The Long Journey from Ab Initio Calculations to Density Functional Theory for Nuclear Large Amplitude Collective Motion

TL;DR

This paper explores the connection between ab initio Density Functional Theory and functional integral approaches for modeling large amplitude collective motion in nuclear physics, proposing a stochastic DFT framework to unify these methods.

Contribution

It introduces a stochastic time-dependent DFT approach aiming to bridge the gap between DFT and functional integral methods for nuclear many-body dynamics.

Findings

Analysis of DFT limitations in Large Amplitude Collective Motion

Discussion of functional integral advantages for observable calculations

Proposal of a stochastic DFT framework to unify approaches

Abstract

At present there are two vastly different ab initio approaches to the description of the the many-body dynamics: the Density Functional Theory (DFT) and the functional integral (path integral) approaches. On one hand, if implemented exactly, the DFT approach can allow in principle the exact evaluation of arbitrary one-body observable. However, when applied to Large Amplitude Collective Motion (LACM) this approach needs to be extended in order to accommodate the phenomenon of surface-hoping, when adiabaticity is strongly violated and the description of a system using a single (generalized) Slater determinant is not valid anymore.

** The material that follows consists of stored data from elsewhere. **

Context: an optimization exercise on an open-source flow, tuned for small area, a short achievable clock period and few clock cycles per item. The choices shown serve that exercise and are no tape-out recipe. In this exercise RTL edits were held to simulation tests only and were not proved equivalent to the original. Power figures rest on the tool's default switching activity, not on a simulated workload.

==> flow/design.v <==
package spq_pkg;
    localparam int DEF_PRIORITY_LEVELS = 8;
    localparam int DEF_QUEUE_DEPTH     = 16;
    localparam int DEF_TAG_WIDTH       = 16;
    localparam int DEF_MAX_SEND        = 32;
    localparam int PRIO_W = 3;
    localparam int SEND_W = 6;
    localparam int QLEN_W = 4;
    localparam logic [QLEN_W-1:0] QLEN_RESET = 4'd15;
    localparam logic ACT_RECEIVE = 1'b0;
    localparam logic ACT_SEND    = 1'b1;
endpackage
module spq_tag_ram #(
    parameter int DATA_W = 16,
    parameter int LEVELS = 8,
    parameter int SLOTS  = 15
) (
    input  logic                                  i_clk,
    input  logic                                  i_wr_en,
    input  logic [LEVELS-1:0]                     i_wr_lvl_oh,
    input  logic [LEVELS-1:0][$clog2(SLOTS)-1:0]  i_wr_slot,
    input  logic [DATA_W-1:0]                     i_wr_data,
    input  logic [LEVELS-1:0][$clog2(SLOTS)-1:0]  i_rd_slot,
    input  logic [LEVELS-1:0]                     i_rd_lvl_oh,
    output logic [DATA_W-1:0]                     o_rd_data
);
    logic [DATA_W-1:0] r_mem [LEVELS][SLOTS];
    always_ff @(posedge i_clk) begin
        for (int l = 0; l < LEVELS; l++) begin
            for (int s = 0; s < SLOTS; s++) begin
                if (i_wr_en && i_wr_lvl_oh[l] && (i_wr_slot[l] == s)) begin
                    r_mem[l][s] <= i_wr_data;
                end
            end
        end
    end
    logic [DATA_W-1:0] lvl_data [LEVELS];
    always_comb begin
        o_rd_data = '0;
        for (int l = 0; l < LEVELS; l++) begin
            lvl_data[l] = '0;
            for (int s = 0; s < SLOTS; s++) begin
                lvl_data[l] = lvl_data[l] | (r_mem[l][s] & {DATA_W{i_rd_slot[l] == s}});
            end
            o_rd_data = o_rd_data | (lvl_data[l] & {DATA_W{i_rd_lvl_oh[l]}});
        end
    end
endmodule
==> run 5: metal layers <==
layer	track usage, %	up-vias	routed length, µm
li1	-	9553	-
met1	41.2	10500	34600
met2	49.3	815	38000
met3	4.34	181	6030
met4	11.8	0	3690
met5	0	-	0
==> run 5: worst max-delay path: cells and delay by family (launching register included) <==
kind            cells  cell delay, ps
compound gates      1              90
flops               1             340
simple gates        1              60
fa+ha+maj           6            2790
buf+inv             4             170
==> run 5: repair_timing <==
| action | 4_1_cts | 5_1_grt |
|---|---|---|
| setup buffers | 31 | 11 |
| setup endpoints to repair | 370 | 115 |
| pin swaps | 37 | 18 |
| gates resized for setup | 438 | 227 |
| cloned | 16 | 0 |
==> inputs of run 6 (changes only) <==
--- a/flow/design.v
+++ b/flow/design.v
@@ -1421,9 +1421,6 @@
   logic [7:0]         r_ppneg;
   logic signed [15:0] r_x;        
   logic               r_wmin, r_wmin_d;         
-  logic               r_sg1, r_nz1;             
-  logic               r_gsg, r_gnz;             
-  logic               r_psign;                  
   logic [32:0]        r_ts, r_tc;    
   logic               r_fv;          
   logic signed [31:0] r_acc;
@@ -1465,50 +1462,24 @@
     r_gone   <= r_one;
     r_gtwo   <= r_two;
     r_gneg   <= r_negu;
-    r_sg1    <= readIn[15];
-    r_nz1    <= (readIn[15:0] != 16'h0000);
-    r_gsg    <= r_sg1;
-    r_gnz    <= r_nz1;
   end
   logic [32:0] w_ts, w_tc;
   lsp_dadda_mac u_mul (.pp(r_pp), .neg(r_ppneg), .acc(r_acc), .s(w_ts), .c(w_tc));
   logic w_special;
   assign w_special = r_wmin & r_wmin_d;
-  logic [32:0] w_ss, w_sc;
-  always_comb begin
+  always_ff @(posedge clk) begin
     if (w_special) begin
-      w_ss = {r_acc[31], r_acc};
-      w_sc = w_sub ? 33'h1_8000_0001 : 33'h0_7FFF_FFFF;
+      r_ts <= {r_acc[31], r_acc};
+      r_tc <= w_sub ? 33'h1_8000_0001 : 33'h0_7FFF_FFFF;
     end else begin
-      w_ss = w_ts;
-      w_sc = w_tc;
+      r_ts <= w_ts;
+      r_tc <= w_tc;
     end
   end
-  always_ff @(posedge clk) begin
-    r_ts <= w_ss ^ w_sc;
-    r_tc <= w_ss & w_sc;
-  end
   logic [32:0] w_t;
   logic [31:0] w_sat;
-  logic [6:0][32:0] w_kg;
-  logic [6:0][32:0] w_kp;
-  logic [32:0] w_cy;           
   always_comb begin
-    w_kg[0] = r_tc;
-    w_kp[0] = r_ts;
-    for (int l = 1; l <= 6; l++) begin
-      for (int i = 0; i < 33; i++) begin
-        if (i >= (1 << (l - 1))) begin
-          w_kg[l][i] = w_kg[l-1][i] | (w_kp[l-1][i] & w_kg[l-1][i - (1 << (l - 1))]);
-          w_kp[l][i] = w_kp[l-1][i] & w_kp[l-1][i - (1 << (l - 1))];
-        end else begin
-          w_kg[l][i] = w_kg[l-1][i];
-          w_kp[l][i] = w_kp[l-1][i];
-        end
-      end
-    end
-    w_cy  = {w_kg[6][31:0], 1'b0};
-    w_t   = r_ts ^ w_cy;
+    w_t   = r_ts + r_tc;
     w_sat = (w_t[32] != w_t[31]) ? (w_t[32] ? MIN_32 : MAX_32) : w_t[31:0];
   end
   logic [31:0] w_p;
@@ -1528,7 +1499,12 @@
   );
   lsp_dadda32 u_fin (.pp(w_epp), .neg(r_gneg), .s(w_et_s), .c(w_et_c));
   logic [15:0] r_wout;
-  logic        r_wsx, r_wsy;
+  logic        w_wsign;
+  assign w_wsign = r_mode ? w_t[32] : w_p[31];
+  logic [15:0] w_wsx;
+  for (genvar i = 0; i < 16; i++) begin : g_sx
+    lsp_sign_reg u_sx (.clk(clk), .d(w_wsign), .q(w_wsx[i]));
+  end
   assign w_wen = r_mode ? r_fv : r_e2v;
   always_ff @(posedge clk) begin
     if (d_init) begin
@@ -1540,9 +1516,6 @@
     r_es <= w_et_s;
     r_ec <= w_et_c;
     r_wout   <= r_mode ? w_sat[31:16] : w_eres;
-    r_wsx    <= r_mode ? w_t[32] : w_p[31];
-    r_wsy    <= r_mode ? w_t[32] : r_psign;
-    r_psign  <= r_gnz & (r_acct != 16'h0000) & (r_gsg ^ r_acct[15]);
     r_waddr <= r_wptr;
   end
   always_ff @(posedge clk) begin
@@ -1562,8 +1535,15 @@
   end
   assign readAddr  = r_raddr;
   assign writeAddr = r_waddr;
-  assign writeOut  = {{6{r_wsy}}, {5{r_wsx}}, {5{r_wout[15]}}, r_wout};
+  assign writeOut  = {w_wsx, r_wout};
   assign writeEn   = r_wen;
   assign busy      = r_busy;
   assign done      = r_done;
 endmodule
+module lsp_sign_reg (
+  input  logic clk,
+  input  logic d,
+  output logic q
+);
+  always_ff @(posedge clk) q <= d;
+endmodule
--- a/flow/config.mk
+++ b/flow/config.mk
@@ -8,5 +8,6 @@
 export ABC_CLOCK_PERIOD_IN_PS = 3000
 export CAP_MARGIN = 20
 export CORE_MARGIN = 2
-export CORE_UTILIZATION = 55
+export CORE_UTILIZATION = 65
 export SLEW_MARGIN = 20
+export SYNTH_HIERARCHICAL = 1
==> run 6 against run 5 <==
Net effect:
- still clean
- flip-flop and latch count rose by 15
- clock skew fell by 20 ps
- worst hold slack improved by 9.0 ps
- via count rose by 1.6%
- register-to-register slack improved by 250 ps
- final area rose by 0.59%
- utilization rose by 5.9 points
This is an optimization exercise on Yosys and OpenROAD, whose aim is small area, a short achievable clock period and few clock cycles, not a production implementation. Where RTL was checked, it was by simulation tests only, not by an equivalence proof against the original. Power figures rest on the tool's default switching activity, not on a simulated workload.

==> flow/design.v <==
module neuron_state_mem #(
    parameter int DATA_W = 32,
    parameter int DEPTH  = 64,
    parameter int ADDR_W = $clog2(DEPTH)
) (
    input  logic              clk,
    input  logic              reset,
    input  logic              init_start,
    input  logic [DATA_W-1:0] init_value,
    output logic              init_busy,
    output logic              ready,
    input  logic              rd_en,
    input  logic [ADDR_W-1:0] rd_addr,
    output logic [DATA_W-1:0] rd_data,
    output logic              rd_valid,
    input  logic              wr_en,
    input  logic [ADDR_W-1:0] wr_addr,
    input  logic [DATA_W-1:0] wr_data
);
    logic                ready_q;
    logic                busy_q;
    logic [DATA_W-1:0]   init_q;
    logic [DEPTH-1:0]    written_q;
    logic [DATA_W-1:0]   rd_data_q;
    logic                rd_valid_q;
    logic [DATA_W-1:0]   mem [DEPTH];
    logic [DATA_W-1:0]   rd_word;
    logic                keep;
    assign ready     = ready_q;
    assign init_busy = busy_q;
    assign rd_data   = rd_data_q;
    assign rd_valid  = rd_valid_q;
    assign keep = ready_q && !init_start;
    logic [7:0]        dec_lo, dec_hi;
    logic [DEPTH-1:0]  sel;
    logic [DATA_W-1:0] rd_mem;
    logic              use_init, bypass;
    always_comb begin
        for (int j = 0; j < 8; j++) begin
            dec_lo[j] = rd_addr[2:0] == 3'(j);
            dec_hi[j] = rd_addr[5:3] == 3'(j);
        end
        for (int i = 0; i < DEPTH; i++) sel[i] = dec_hi[i/8] && dec_lo[i%8] && written_q[i];
        for (int b = 0; b < DATA_W; b++) begin
            rd_mem[b] = 1'b0;
            for (int i = 0; i < DEPTH; i++) rd_mem[b] = rd_mem[b] | (sel[i] & mem[i][b]);
        end
        use_init = !(|sel);
        bypass   = wr_en && wr_addr == rd_addr;
        rd_word  = bypass ? wr_data : (rd_mem | (init_q & {DATA_W{use_init}}));
    end
    always_ff @(posedge clk or negedge reset) begin
        if (!reset) begin
            ready_q    <= 1'b0;
            busy_q     <= 1'b1;
            rd_data_q  <= '0;
            rd_valid_q <= 1'b0;
        end else begin
            ready_q    <= 1'b1;
            busy_q     <= 1'b0;
            rd_valid_q <= ready_q && rd_en;
            if (ready_q && rd_en) rd_data_q <= rd_word;
        end
    end
    always_ff @(posedge clk) begin
        if (!ready_q || init_start) init_q <= init_value;
        for (int i = 0; i < DEPTH; i++)
            written_q[i] <= keep && (written_q[i] || (wr_en && wr_addr == ADDR_W'(i)));
    end
    always_ff @(posedge clk) begin
        if (wr_en) mem[wr_addr] <= wr_data;
    end
endmodule
Settings: LEC_CHECK=0, CAP_MARGIN=20, CORE_MARGIN=2, CORE_UTILIZATION=45, SETUP_SLACK_MARGIN=3.0, SLEW_MARGIN=20; clock period 4.5 ns.
run.sh (not shown) runs the stock make flow with config.mk's settings and CLKGATE_MAP_FILE= SYNTH_SCRIPT=/design/flow/synth_recipe.tcl, a recipe that flattens the netlist after the stock synthesis.
The starting point aborted during global routing.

The functional integral approach on the other hand does not appear to have such restrictions, but its implementation does not appear to be straightforward endeavor. However, within a functional integral approach one seems to be able to evaluate in principle any kind of observables, such as the fragment mass and energy distributions in nuclear fission. These two radically approaches can likely be brought brought together by formulating a stochastic time-dependent DFT approach to many-body dynamics.